Previously preoccupied with developing a continent they had plundered from its indigenous inhabitants, the focus of the country's ruling class increasingly shifted to 'Great Games' of economic and political dominance beyond its borders. They had competitors in Old Europe among whom the game became increasing violent, ultimately culminating in WWI. The United States came late to the game. But it was beginning to experience the same economic pressures that motivated Europe's ruling classes to look beyond their borders to protect the source their privileges and power -- their money. Having divested themselves of hands-on control of the industrial empires they inherited, the only remaining source of power, privilege and even sustenance was their money -- and specifically its ability to earn more money.
WWI offered the American ruling class a breather. It could have shared more of the wealth the country's workers were creating with them. This was, in fact, an approach with which it experimented following the Great Depression and WWII, with the New Deal and an American lifestyle of planned obsolescence and conspicuous consumption that rapidly devoured the nation's remaining natural resources, particularly its cheap oil. But WWI allowed the United States to postpone that experiment while it sold the weapons with which to destroy themselves to its competitors in Great Game for world domination.
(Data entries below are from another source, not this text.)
Context: an optimization exercise on an open-source flow, tuned for small area, a short achievable clock period and few clock cycles per item. The choices shown serve that exercise and are no tape-out recipe. At most, simulation tests tie the RTL to the original design; equivalence was not proved. Power is estimated from default activity; no workload was simulated.

## onyx
// multiplierTop
module multiplierTop (
	input logic clk,
	input logic reset,
	input logic inValid,
	output logic inReady,
	input logic [35:0] inOperands,
	output logic outValid,
	input logic outReady,
	output logic [35:0] outProduct
);
Size in the first run: roughly 1400 cells after synthesis, ~360 flip-flops, about 78 I/O pins.
Settings: LEC_CHECK=0, CAP_MARGIN=20, CORE_MARGIN=2, CORE_UTILIZATION=40, CTS_CLUSTER_DIAMETER=80, CTS_CLUSTER_SIZE=40, SETUP_SLACK_MARGIN=2.8, SLEW_MARGIN=20, TNS_END_PERCENT=0; clock period 5.0 ns.
run.sh (not shown) runs the stock make flow with config.mk's settings and CLKGATE_MAP_FILE= SYNTH_SCRIPT=/design/flow/synth_recipe.tcl, a recipe that flattens the netlist after the stock synthesis.
Testbench counts of onyx, summed over its fixed seeds: cycles 32,048, items 32,000.
--- input diff onyx..quartz ---
# onyx
export LEC_CHECK = 0
export CAP_MARGIN = 20
export CORE_MARGIN = 2
export CORE_UTILIZATION = 40
export CTS_CLUSTER_DIAMETER = 80
export CTS_CLUSTER_SIZE = 40
export SETUP_SLACK_MARGIN = 2.8
export SLEW_MARGIN = 20
export TNS_END_PERCENT = 0
create_clock -name core_clock -period 5.0 [get_ports {clk}]
# quartz
export LEC_CHECK = 0
export CAP_MARGIN = 20
export CORE_MARGIN = 2
export CORE_UTILIZATION = 40
export SETUP_SLACK_MARGIN = 2.8
export SLEW_MARGIN = 20
export TNS_END_PERCENT = 0
create_clock -name core_clock -period 5.0 [get_ports {clk}]
- For quartz, the critical path launch point was mulCore_inst.r0_47, unlike onyx, where it was outReady.
- Per the comparison of quartz with onyx, combinational group share of total power went down 1.9 points, switching power share of the total went down 2.4 points.
- Wire length was lower in the run labelled onyx.
- Global-route usage ends up lower on onyx.
Relative to quartz, the following input files were edited for zinc:
# quartz
export LEC_CHECK = 0
export CAP_MARGIN = 20
export CORE_MARGIN = 2
export CORE_UTILIZATION = 40
export SETUP_SLACK_MARGIN = 2.8
export SLEW_MARGIN = 20
export TNS_END_PERCENT = 0
create_clock -name core_clock -period 5.0 [get_ports {clk}]
# zinc
export LEC_CHECK = 0
export CAP_MARGIN = 20
export CORE_MARGIN = 2
export CORE_UTILIZATION = 55
export PLACE_DENSITY = 0.7
export SETUP_SLACK_MARGIN = 2.8
export SLEW_MARGIN = 20
export TNS_END_PERCENT = 10
create_clock -name core_clock -period 5.0 [get_ports {clk}]
The run showing the smaller minimum clock period after layout is quartz. mulCore_inst.r0_47 as the critical path startpoint was reported by quartz, and mulCore_inst.r0_42 by zinc. When the final numbers for zinc and quartz were put side by side, the routed length on met1 turned out to be smaller in zinc. Of the two values seen for master of the slowest instance on the critical path, sky130_fd_sc_hd__fa_1 was produced by quartz and sky130_fd_sc_hd__edfxtp_1 by zinc. Data arrival time at the worst-slack endpoint delta for zinc relative to quartz: 0.07 ns higher.

========
== run A ==
multiplierTop again, from the RTL that the note above started with.
## multiplierTop
module multiplierTop (
	input logic clk,
	input logic reset,
	input logic inValid,
	output logic inReady,
	input logic [35:0] inOperands,
	output logic outValid,
	input logic outReady,
	output logic [35:0] outProduct
);
clock: 5.0 ns
lec_check: 0
cap_margin: 20
core_margin: 2
core_utilization: 40
cts_cluster_diameter: 60
cts_cluster_size: 25
setup_slack_margin: 2.8
slew_margin: 20
tns_end_percent: 0
Run A has completed all stages; timing, DRC and antenna checks passed.
Testbench counts of run A, summed over its fixed seeds: cycles 32,048, items 32,000.
Input changes introduced in run B (baseline for comparison: run A):
--- a/flow/config.mk
+++ b/flow/config.mk
@@ -7,0 +8 @@
+export ABC_AREA = 1
@@ -11,2 +11,0 @@
-export CTS_CLUSTER_DIAMETER = 60
-export CTS_CLUSTER_SIZE = 25
Notes after the runs:
Run A has a higher clock transition at the registers of the reported paths than run B. Taking run A as the reference, in run B sequential share of cell area rose 1.1 points, relative area change from synthesis to final layout fell 6.9 points, post-place setup slack fell 0.43 ns, portion of netlist area occupied by mux cells fell 2.2 points, minimum period implied by the final worst setup slack rose 0.13 ns. Compared with run A, in run B post-route worst setup slack went down, total global routing track utilization went up.
Edits applied to the flow inputs when going from run B to run C:
--- a/flow/config.mk
+++ b/flow/config.mk
@@ -8 +7,0 @@
-export ABC_AREA = 1
@@ -11,0 +11,3 @@
+export CTS_CLUSTER_DIAMETER = 70
+export CTS_CLUSTER_SIZE = 30
+export GPL_ROUTABILITY_DRIVEN = 0
## What came out
Compared with run B, run C ends up with more cell area.
Higher growth of design area from synthesis to finish goes to run C over run B.
Run C vs. run B: worst setup margin shows an increase of 0.12 ns; global-route wire length before repair now smaller; number of gates resized after CTS rose 2.
Between run B and run C, number of cells on the worst reg-to-reg path increased.
Compared to run B, run C has combinational power share 1.0 points higher.
Count of plain and timing-repair buffers in the layout, run C and run B: higher on run C
Power: run C better than run B
Wire: run C routes less than run B

========
Another version of the RTL of multiplierTop (not shown whole).
For scale: roughly 1400 cells after synthesis, ~78 I/O pins, ~0.019 mm² of cells after synthesis.
clock: 5.0 ns
lec_check: 0
cap_margin: 20
core_margin: 2
core_utilization: 40
cts_cluster_diameter: 70
cts_cluster_size: 30
setup_slack_margin: 2.8
slew_margin: 20
tns_end_percent: 50
Testbench counts at the start, summed over its fixed seeds: cycles 32,048, items 32,000.
Then changed:
- TNS_END_PERCENT: 50 -> 0
- The changed run completed without violations
- die area is unchanged
- clock-buffer cell count goes up by 2
- critical path depth goes down by 3
- power goes down by a few percent
- register-to-register slack gets worse by 0.14 ns
- routed wire length goes down by a few percent
- utilization goes down by 3.0 points
- setup slack gets worse by 0.14 ns
- worst hold slack is about the same
- combinational power goes down by about a fifth
Then changed:
- TNS_END_PERCENT: 0 -> 20
Register-to-register slack is better by 0.05 ns.
Cell area rises by 2.5%.
Worst setup slack is better by 0.038 ns.
Then changed:
- SETUP_SLACK_MARGIN: 2.8 -> 2.75
- TNS_END_PERCENT: 20 -> unset
Sequential cell count is unchanged. Synthesized cell count stays the same. Hold slack loses 0.0039 ns. Routed wire length grows by a few percent. Setup slack improved by 0.15 ns. Count of clock-buffer cells in the layout increases by 1. Critical path depth came out higher by 5. Total power increases by a few percent. Synthesized area does not change. Design area climbs slightly. Die area stays the same.

========
multiplierTop again, from the RTL that the note above started with.
clock: 5.0 ns
lec_check: 0
cap_margin: 20
core_margin: 2
core_utilization: 40
cts_cluster_diameter: 75
cts_cluster_size: 35
setup_slack_margin: 2.7
slew_margin: 20
Testbench counts at the start, summed over its fixed seeds: cycles 32,048, items 32,000.
Change:
CTS_CLUSTER_DIAMETER = 70   (was 75)
CTS_CLUSTER_SIZE = 30   (was 35)
SETUP_SLACK_MARGIN = 2.6   (was 2.7)
Result: Final cell count grows by 0.33%; die area does not change; combinational power shrinks by about 4%.
Change:
SETUP_SLACK_MARGIN = 2.8   (was 2.6)
TNS_END_PERCENT = 5   (was default)
Effect: Power went up slightly; setup slack got worse by 0.026 ns; non-clock buffer count goes down by 3; die area is unchanged; sequential power grows slightly; final area rose slightly; clock power came out higher by a few percent; clock skew rises by 0.0032 ns; core utilization rises by 0.59 points.
Change:
TNS_END_PERCENT = default   (was 5)
Result: Global-route usage went up by 0.43 points; setup slack improves by 0.14 ns; total power went up slightly; count of clock-buffer cells in the layout went down by 1; synthesized area does not change; first-iteration DRC count went down slightly; maximum frequency went up by a few percent.

========
multiplierTop, a different RTL version from the one above (not shown whole).
For scale: roughly 19000 sq um of cells after synthesis.
==> flow/config.mk <==
export PLATFORM = sky130hd
export DESIGN_NAME = multiplierTop
export DESIGN_NICKNAME = multiplierTop
export VERILOG_FILES = /design/flow/design.v
export SDC_FILE = /design/flow/constraint.sdc
export NUM_CORES = 4
export LEC_CHECK = 0
export CAP_MARGIN = 20
export CORE_MARGIN = 2
export CORE_UTILIZATION = 40
export CTS_CLUSTER_DIAMETER = 75
export CTS_CLUSTER_SIZE = 35
export SETUP_SLACK_MARGIN = 2.8
export SLEW_MARGIN = 20
export TNS_END_PERCENT = 0
==> flow/constraint.sdc <==
create_clock -name core_clock -period 5.0 [get_ports {clk}]
set_input_delay 1.0000 -clock core_clock [delete_from_list [all_inputs] [get_ports {clk}]]
set_output_delay 1.0000 -clock core_clock [all_outputs]
set_load 0.01 [all_outputs]
Then changed:
- CTS_CLUSTER_DIAMETER: 75 -> 70
- CTS_CLUSTER_SIZE: 35 -> 30
Outcome:
- The new run produced a clean layout
- flip-flop and latch count is unchanged
- clock-buffer cell count goes up by 4
- non-clock buffer count goes down by 13
- die area does not change
- register-to-register slack barely changes
- utilization hardly moves
- power goes up by 1.2%
- worst hold slack hardly moves
- first-iteration DRC count goes down by 7.8%
- wire length barely changes
- cell count hardly moves
No run of this note included a check of the RTL's function; only the layout flow was run.

========
Another version of the RTL of multiplierTop (not shown whole).
Size in the first run: roughly 1600 cells after synthesis, ~400 flip-flops, roughly 0.021 mm^2 of cells after synthesis.
export LEC_CHECK = 0
export CAP_MARGIN = 20
export CORE_MARGIN = 2
export CORE_UTILIZATION = 40
export CTS_BUF_LIST = sky130_fd_sc_hd__clkbuf_8
export CTS_CLUSTER_SIZE = 30
export SETUP_SLACK_MARGIN = 2.8
export SLEW_MARGIN = 20
create_clock -name core_clock -period 5.0 [get_ports {clk}]
The starting point went through all stages and came out clean.
Testbench counts at the start, summed over its fixed seeds: cycles 32,048, items 32,000.
Change:
--- a/flow/config.mk
+++ b/flow/config.mk
@@ -11,3 +11 @@
-export CTS_BUF_LIST = sky130_fd_sc_hd__clkbuf_8
-export CTS_CLUSTER_SIZE = 30
-export SETUP_SLACK_MARGIN = 2.8
+export SETUP_SLACK_MARGIN = 2.5
Result: The changed run finished with timing, DRC and antenna clean; worst setup slack gets worse by 0.13 ns; wire length goes down by a few percent; via count goes down by a few percent; clock skew goes down by 0.023 ns; power goes down slightly; flip-flop and latch count stays the same; non-clock buffer count goes down by 48; utilization goes down by 1.1 points; global-route usage goes down by 1.0 points.
Change:
--- a/flow/config.mk
+++ b/flow/config.mk
@@ -11 +11 @@
-export SETUP_SLACK_MARGIN = 2.5
+export SETUP_SLACK_MARGIN = 2.8
Result: Power came out higher by 1.3%; critical path depth goes up by 4; sequential share of layout area went down by 0.78 points; setup slack improved by 0.095 ns; flip-flop and latch count stays the same.

========
RTL: one of the versions met above, not the one the previous note started from.
For scale: roughly 1400 cells after synthesis, roughly 360 flip-flops, about 19000 sq um of cells after synthesis.
clock: 5.0 ns
lec_check: 0
cap_margin: 20
core_margin: 2
core_utilization: 40
setup_slack_margin: 2.8
slew_margin: 20
tns_end_percent: 10
Testbench counts at the start, summed over its fixed seeds: cycles 32,048, items 32,000.
Rerun with:
- SETUP_SLACK_MARGIN: 2.8 -> 3.0
- TNS_END_PERCENT: 10 -> default
Effect:
- core utilization rises by 3.0 points
- cell count rises by a few percent
- sequential power hardly moves
- wire length rises by a few percent
- synthesized area does not change
- sequential cell count is unchanged
- via count rises slightly
- total power rises by a few percent
- non-clock buffer count rises by 50
- global-route usage rises by 1.0 points
- synthesized cell count does not change
Rerun with:
- CAP_MARGIN: 20 -> 0
- CTS_CLUSTER_DIAMETER: default -> 70
- CTS_CLUSTER_SIZE: default -> 30
- SETUP_SLACK_MARGIN: 3.0 -> 2.8
- SLEW_MARGIN: 20 -> 0
- TNS_END_PERCENT: default -> 0
Effect: The new run finished with timing, DRC and antenna clean; maximum frequency went up by 0.93%; non-clock buffer count goes down by 70; register-to-register slack improves by 0.02 ns; cell count shrinks by 4.2%; wire length goes down by 8.5%; synthesized cell count stays the same; global-route usage goes down by 1.5 points.
Rerun with:
- CAP_MARGIN: 0 -> 20
- CTS_CLUSTER_DIAMETER: 70 -> default
- CTS_CLUSTER_SIZE: 30 -> default
- SLEW_MARGIN: 0 -> 20
- TNS_END_PERCENT: 0 -> default
Result:
- design area grows by 6.2%
- hold slack is about the same
- worst setup slack hardly moves
- non-clock buffer count came out higher by 34

========
multiplierTop again, from the RTL that the note above started with.
Settings: LEC_CHECK=0, CAP_MARGIN=20, CORE_MARGIN=2, CORE_UTILIZATION=40, CTS_CLUSTER_DIAMETER=70, CTS_CLUSTER_SIZE=30, SETUP_SLACK_MARGIN=2.8, SLEW_MARGIN=20, TNS_END_PERCENT=0; clock period 5.0 ns.
The first run finished clean.
Testbench counts at the start, summed over its fixed seeds: cycles 32,048, items 32,000.
Next try:
--- a/flow/config.mk
+++ b/flow/config.mk
@@ -10,5 +10,3 @@
 export CORE_UTILIZATION = 40
-export CTS_CLUSTER_DIAMETER = 70
-export CTS_CLUSTER_SIZE = 30
-export SETUP_SLACK_MARGIN = 2.8
+export SETUP_SLACK_MARGIN = 3.2
 export SLEW_MARGIN = 20
Clock-buffer cell count rises by 25.
Global-route usage rises by 0.69 points.
Wire length rises by 2.8%.
Clock power rises by 19%.
Die area does not change.
Combinational power rises by about 1%.
Via count rises by about 1%.
Cell area rises by about 1.7%.
Worst hold slack loses 0.0046 ns.
Sequential power stays flat.

[re-timing with driven ports]
The results above use ideal ports. As a check the final layouts listed here were re-extracted and re-timed, cells and wires unchanged. Step 1 sets driving cells, clkbuf_16 on the clock port and buf_2 on the other inputs (assumed; they add their load-dependent delay and slew). Step 2, shift: input delay + t, output delay - t, t = (earliest + latest rising clock arrival at the registers) / 2. This alone moves slack from input paths to output paths. Slacks: ideal / step 1 / step 2; pairs: ideal / step 1.
run	t (ns)	setup WS [ns]	worst slew at a driven data input, ns
onyx	0.605	2.691 / 2.693 / 2.108	0.04
quartz	0.590	2.677 / 2.648 / 2.148	0.04
zinc	0.581	2.607 / 2.568 / 2.094	0.04
run A	0.620	2.674 / 2.674 / 2.122	0.04
run B	0.623	2.546 / 2.530 / 1.999	0.03
run C	0.613	2.662 / 2.662 / 2.100	0.04
the first run of note 3	0.605	2.681 / 2.681 / 2.590	0.07
the second run of note 3	0.620	2.544 / 2.525 / 2.544	0.04
the third run of note 3	0.619	2.582 / 2.528 / 2.588	0.05
the fourth run of note 3	0.613	2.729 / 2.729 / 2.483	0.06
the first run of note 4	0.599	2.732 / 2.717 / 2.512	0.05
the second run of note 4	0.597	2.595 / 2.595 / 2.193	0.05
the third run of note 4	0.611	2.569 / 2.535 / 2.569	0.05
the fourth run of note 4	0.612	2.710 / 2.710 / 2.375	0.05
the first run of note 5	0.611	2.400 / 2.358 / 2.400	0.05
the second run of note 5	0.623	2.388 / 2.335 / 2.403	0.05
the first run of note 6	0.667	2.666 / 2.666 / 2.232	0.03
the second run of note 6	0.623	2.534 / 2.517 / 1.934	0.04
the third run of note 6	0.617	2.628 / 2.628 / 2.231	0.03
the first run of note 7	0.603	2.659 / 2.659 / 2.139	0.04
the second run of note 7	0.613	2.641 / 2.641 / 2.469	0.04
the third run of note 7	0.613	2.662 / 2.662 / 2.100	0.04
the fourth run of note 7	0.603	2.660 / 2.660 / 2.506	0.05
the first run of note 8	0.613	2.662 / 2.662 / 2.100	0.04
the second run of note 8	0.589	2.668 / 2.668 / 2.154	0.04
After both steps setup and hold are still met in every run listed. For the second run of note 6, which loses most, drivers alone change the setup slack by -0.017 ns; drivers and shift together by -0.600 ns.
Make no mistake. If it comes to pass, a Syrian war will be all about the Great Game -- NOT highly dubious claims about the Syrian government's use of poison gas against its own people. In fact, U.S. Middle Eastern foreign policy since the end of WWII has been ALL ABOUT the Great Game. And that Game is increasingly less optional for the country. Having burned through its once vast oil reserves in an orgy of waste and war, having off-shored its industrial preeminence in an ill-advised quest for short-term gains and financial liquidity, increasingly all the country has left is its money.
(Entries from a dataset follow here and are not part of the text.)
From an optimization exercise on the open Yosys and OpenROAD flow, aimed at a short achievable clock period and few clock cycles per item; shortcuts taken in it are not production practice. The RTL was checked by simulation tests, not by an equivalence proof against the original design. The clock port is modelled as an ideal driver; clocking choices that lean on that would not hold on a real chip. Power and IR drop assume default switching activity.

==> run a: inputs <==
## uop_core
module uop_core #(
	parameter int STACK_DEPTH = 4
) (
	input  logic        clk,
	input  logic        reset_n,
	input  logic        uop_valid,
	input  logic [17:0] uop,
	output logic        done,
	output logic [15:0] tos,
	output logic [15:0] flags
);
Settings: LEC_CHECK=0, ABC_CLOCK_PERIOD_IN_PS=700, CAP_MARGIN=20, CORE_MARGIN=2, CORE_UTILIZATION=50, PLACE_DENSITY=0.65, SETUP_SLACK_MARGIN=2.5, SLEW_MARGIN=20, SYNTH_HIERARCHICAL=1, SYNTH_MINIMUM_KEEP_SIZE=0; clock period 4.5 ns.
standard.sh (not shown) runs the stock make flow with config.mk's settings and CLKGATE_MAP_FILE= SYNTH_SCRIPT=/design/flow/synth_recipe.tcl, a recipe that flattens the netlist after the stock synthesis.
==> flow/flow/run.sh <==
#!/bin/bash
# Layout flow: the standard flow (standard.sh), run unchanged for
# synthesis, then for the rest with plain buffers (buf_8) as the port
# buffers, and with one more timing repair pass after clock tree synthesis
# (flow/repair.tcl). Each step's full output goes to a log file here.
set -euo pipefail
B="BUFFER_PORTS_ARGS=-buffer_cell sky130_fd_sc_hd__buf_8"
bash standard.sh synth > synth.log 2>&1
bash standard.sh "$B" cts > cts.log 2>&1
openroad -no_init -exit flow/repair.tcl > repair.log 2>&1
bash standard.sh "$B" finish > finish.log 2>&1
==> flow/flow/repair.tcl <==
# One more setup repair pass on the clock-tree-synthesized design, written
# back in place of 4_cts.odb; the standard flow goes on from there.
set P $::env(FLOW_HOME)/platforms/sky130hd
set R orfs/results/sky130hd/uop_core/base
read_liberty $P/lib/sky130_fd_sc_hd__tt_025C_1v80.lib
read_db $R/4_cts.odb
read_sdc $R/4_cts.sdc
source $P/setRC.tcl
set_propagated_clock [all_clocks]
set_dont_use [get_lib_cells {*/sky130_fd_sc_hd__probe* */sky130_fd_sc_hd__lpflow*}]
estimate_parasitics -placement
report_worst_slack
repair_timing -setup -setup_margin 2.7 -repair_tns 100 -max_passes 1000 -match_cell_footprint -verbose
detailed_placement
check_placement
estimate_parasitics -placement
report_worst_slack
write_db $R/4_cts.odb
==> inputs of run b, as changes to run a <==
==> flow/flow/run.sh (replaced) <==
#!/bin/bash
# Layout flow: the standard flow (standard.sh), run unchanged for
# synthesis, then for the rest with plain buffers (buf_8) as the port
# buffers, with two steps of its own in between:
#   flow/outbuf.tcl after placement: each output port's buffer is placed
#     next to the register driving it (the buffer drives the wire to the pin)
#   flow/repair.tcl after clock tree synthesis: one more setup repair pass
# Each step's full output goes to a log file here.
set -euo pipefail
B="BUFFER_PORTS_ARGS=-buffer_cell sky130_fd_sc_hd__buf_8"
bash standard.sh synth > synth.log 2>&1
bash standard.sh "$B" place > place.log 2>&1
openroad -no_init -exit flow/outbuf.tcl > outbuf.log 2>&1
bash standard.sh "$B" cts > cts.log 2>&1
openroad -no_init -exit flow/repair.tcl > repair.log 2>&1
bash standard.sh "$B" finish > finish.log 2>&1
==> flow/flow/outbuf.tcl (new file) <==
# Place each output port's buffer next to the register that drives it, so
# the buffer (not the register) drives the long wire to the pin. Then
# legalize and write the placement back for the standard flow to go on.
set P $::env(FLOW_HOME)/platforms/sky130hd
set R orfs/results/sky130hd/uop_core/base
read_liberty $P/lib/sky130_fd_sc_hd__tt_025C_1v80.lib
read_db $R/3_place.odb
set block [ord::get_db_block]
set moved 0
foreach bt [$block getBTerms] {
  if {[$bt getIoType] ne "OUTPUT"} { continue }
  set net [$bt getNet]
  set buf ""
  foreach it [$net getITerms] {
    if {[$it isOutputSignal]} { set buf [$it getInst] }
  }
  if {$buf eq ""} { continue }
  set src ""
  foreach it [$buf getITerms] {
    if {[$it isInputSignal]} {
      set in [$it getNet]
      if {$in ne "NULL"} {
        foreach j [$in getITerms] {
          if {[$j isOutputSignal]} { set src [$j getInst] }
        }
      }
    }
  }
  if {$src eq ""} { continue }
  set loc [$src getLocation]
  $buf setLocation [lindex $loc 0] [lindex $loc 1]
  $buf setPlacementStatus PLACED
  incr moved
}
puts "moved $moved output buffers"
detailed_placement
check_placement
write_db $R/3_place.odb
==> results.yml <==
status:
  status: "timing/DRC/antenna clean"
final_layout:
  clkbuf_count: 108
  seq_share: 0.315
  nFillCells: 7136
  multi_input_area_mm2: 0.0236
grt:
  use_met3: 0.0527
power:
  p_clk_frac: 0.399
  p_leak_nw: 18.3
# the run above: run a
As events since the 1971 demise of the Bretton Woods International Monetary System - requiring the United States to back the money it created with gold - and more recently the 2008 financial crisis have shown, that money can be created easily enough. What the United States increasingly lacks is something the rest of the world wants and needs to buy with it.
So, having reduced itself to a nation with nothing to export except debt - money IS debt, an obligation of the entity that creates it to at some future time supply real wealth for it to purchase - the country is increasingly reliant upon the willingness of the rest of the world to continue accepting its money. But even the most creative accounting and financial engineering can not forever hide the fact that, increasingly, the country no longer has anything to offer for the money it creates. So what began as an optional contest to acquire and control outlets for real wealth has now become a struggle to insure the continued acceptance of its debt, i.e. its money.
It isn't just the control of the production and distribution of oil that is at stake in the Middle East chess game. And Syria is just one move in that game. Having lost its monopoly over the production of things the world wants to buy, it is increasingly critical for it to maintain its monopoly over things the world NEEDS, principally energy, i.e. oil, natural gas, etc. If Russia, China or even the country in which oil or some other vital natural resource resides controls access to that resource, the rest of the world no longer needs the United States or its money.
This is all the logical outcome of a half-century or more in which the United States has been allowed to become the "consumer of last resort'; in which its Congressional-military-industrial complex has been allowed to devour increasingly large portions of the country's wealth, in which those entrusted with the nation's security have been forced to accept weapons they neither want nor need so the country's politicians can continue to dispense jobs and patronage unchallenged -- all of this to avoid allowing its citizens to at last realize the promise of a "leisure society'; and perhaps above all so the wealthy - not just in this country but around the world -- can continue to maintain the fiction they and their money are still needed.
If the world doesn't at least see through this fiction of money as wealth -- and soon -- it shows every promise of destroying what 8000 years of human civilization have built.